The "Nature" article, by Harlow, a professor in the Department of Zoology and Physiology, and Paul Iaizzo, a professor at the University of Minnesota, presents the most recent findings describing how bears can maintain so much of their strength, even though they are inactive and go without eating or drinking during the long winter hibernation periods.

In earlier studies, Harlow and other scientists examined bears' muscle and blood samples, and found that hibernating bears do not loose much protein. Harlow says that such protein conservation is accomplished by urea recycling, in which the nitrogen in their urine is converted into new amino acids, preserving protein and contributing to new muscle tissue. University of Washington researchers confirmed that bears can recycle nearly 100 percent of their urinary waste, while other hibernating animals recycle only about 20 percent.

The findings published in "Nature" build upon the earlier protein conservation studies. The researchers found a non-invasive way to measure strength of the hibernating bears. Iaizzo has done much work with humans who have muscle disorders such as dystrophy. He developed a way to measure strength by stimulating a nerve that causes a muscle reaction, which can be measured as a visual display of strength.

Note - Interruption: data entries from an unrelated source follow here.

[config.mk]
export PLATFORM = sky130hd
export DESIGN_NAME = wspd_window_stats
export DESIGN_NICKNAME = d
export VERILOG_FILES = /design/src/rtl/wspd_window_stats.sv
export SDC_FILE = /design/constraint.sdc
export NUM_CORES = 1
export LEC_CHECK = 0
export CAP_MARGIN = 10
export CORE_MARGIN = 10
export CORE_UTILIZATION = 50
export CTS_BUF_LIST = sky130_fd_sc_hd__clkbuf_2 sky130_fd_sc_hd__clkbuf_4 sky130_fd_sc_hd__clkbuf_8
export DETAILED_ROUTE_END_ITERATION = 8
export GPL_TIMING_DRIVEN = 0
export PLACE_DENSITY_LB_ADDON = 0.25
export SLEW_MARGIN = 20
export SYNTH_ARGS = -nofsm -noshare
export SYNTH_HDL_FRONTEND = slang
export SYNTH_SLANG_ARGS = --single-unit
[constraint.sdc]
create_clock -name clk -period 4.9 [get_ports clk]
set_input_delay 0.98 -clock clk [delete_from_list [all_inputs] [get_ports clk]]
set_output_delay 0.98 -clock clk [all_outputs]
set_load 0.05 [all_outputs]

UW scientists modified Iaizzo's system to develop a leg brace that fits over a bear's knee. Researchers enter the bear's den and test its strength twice during the winter. When the nerve is stimulated, the bear's muscular reaction can be displayed on a computer screen, providing a reading that shows a maximal force of strength. These tests confirmed that hibernating bears loose only about 20 percent of their strength while confined to their den over winter. For comparison, humans that are similarly inactive often loose 80 percent of their strength as their muscles continue to wither away.

The ability to conserve protein is only one part of maintaining strength. Harlow notes that exercise is also required. He speculates that hibernating bears undergo massive shivering episodes, during which many of their muscles contract in a sort of involuntary isometric exercise. Instruments that log the bears' temperatures showed spikes (temperature increases) occurring about four times a day, which Harlow believes is a measure of such violent shivering episodes.

"It's almost like a human getting on an exercise bike. We think these massive muscle contractions are helping the bears to maintain strength and muscle tone through the winter," Harlow says. He thinks bears developed these physiological responses as a survival mechanism.

"In dens, the bears are vulnerable to cougars and other predators. These phenomenal physiological responses likely evolved as a flight or fight defense," he says. "The bears must be able to arouse quickly enough to avoid or fend off the intruders."